A Very Cold Case: The Vampire Master
I remember this case well as I lived in Springfield, Missouri, at the time. Here is the crime scene:
Mr. Feeney, 36, had said he was at a teacher's conference 90 miles away when his wife, Cheryl, their 6-year-old-son and their year-old daughter were killed early on the morning of Feb. 26, 1995. The three were found face down in their beds. Mrs. Feeney and the son, Tyler, had been beaten to death; the daughter, Jennifer, had been strangled with a drapery cord.
Prosecutors, who had no witnesses or physical evidence, contended that the crime scene was staged and that Mr. Feeney had the motive to kill. Four women testified they had had affairs with Mr. Feeney, and evidence indicated that he stood to gain $500,000 in life insurance and other property from the death of his wife and children.
This was the extent of the evidence against him. The reason that Feeney was the prime suspect was statistics. The perception is that most women that are murdered are murdered by their husband. I myself had thought this was true until I wrote this entry in the blog. While such statistics are hard to come by, the correct percentage seems to be 28 percent. Famed attorney F. Lee Bailey says 30%, but to come to that figure he had to include ex-husbands and ex-boyfriends.

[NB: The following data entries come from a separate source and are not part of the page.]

===== src/vri_queue.sv =====
// Two-entry queue carrying numerator/denominator pairs from front to back.
module vri_queue #(
  parameter int unsigned W = 82
) (
  input  logic         clk_i,
  input  logic         rst_ni,
  input  logic         push_valid_i,
  output logic         push_ready_o,
  input  logic [W-1:0] push_data_i,
  output logic         pop_valid_o,
  input  logic         pop_ready_i,
  output logic [W-1:0] pop_data_o
);

  logic [W-1:0] slot_q [2];
  logic         wr_ptr_q, rd_ptr_q;
  logic [1:0]   cnt_q;
  logic         push, pop;

  assign push_ready_o = (cnt_q != 2'd2);
  assign pop_valid_o  = (cnt_q != 2'd0);
  assign pop_data_o   = slot_q[rd_ptr_q];
  assign push = push_valid_i && push_ready_o;
  assign pop  = pop_valid_o && pop_ready_i;

  always_ff @(posedge clk_i or negedge rst_ni) begin
    if (!rst_ni) begin
      wr_ptr_q <= 1'b0;
      rd_ptr_q <= 1'b0;
      cnt_q    <= 2'd0;
    end else begin
      if (push) begin
        wr_ptr_q <= ~wr_ptr_q;
      end
      if (pop) begin
        rd_ptr_q <= ~rd_ptr_q;
      end
      if (push && !pop) begin
        cnt_q <= cnt_q + 2'd1;
      end else if (pop && !push) begin
        cnt_q <= cnt_q - 2'd1;
      end
    end
  end

  always_ff @(posedge clk_i) begin
    if (push) begin
      slot_q[wr_ptr_q] <= push_data_i;
    end
  end

endmodule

It is only natural that a husband as odd as Feeney would be a suspect. For example, as a High School teacher he was known to play a game called Vampire The Masquerade with his students. While the insurance motive was possible, in a dual income household such policies are common. Mrs. Feeney was a nurse.
But police, once they had their "murderer," did not do much with some of the other oddities of the case:
There was also evidence that others may have been involved. Unidentified hairs were found on Cheryl Feeney's bloodstained nightgown. And the boy was found to have a sexually transmitted case of hepatitis B that did not come from his parents, raising the possibility that someone who had infected the boy also killed him and his family.
There was even a semen stain on the marital bed that did not belong to the husband.
At the time I wondered why prosecutors bring such weak cases. Then an eye witness came forward. While there was proof that Feeney had been at the convention, key to the prosecution’s case was that a 90 mile drive from the teacher’s conference in the middle of the night was not out of the question. The eye witness was a convenience store clerk who remembered Feeney buying gas in the middle of the night in Springfield. I remember thinking, "He must have done it then." But when the employment records were examined it was discovered that the "eye witness" was not working the night of the murder. Whoops.
It is not clear what the motivation of the clerk was. It could be similar to the problem of police perjury called testilying, where the police lie to convict a suspect they "know" is guilty. Or the clerk could have been sincerely mistaken. Eye witness identification is not as reliable as most people think.
The point of these series of blog posts is to highlight the need for us to think about the templates we use to evaluate the criminal cases in the news. We need to abandon our preconceptions that if someone is arrested they must be guilty. It ain't necessarily so.
After 5 hours of deliberation Jon Feeney was acquitted.
Vampire Master was changed to Vampire The Masquerade.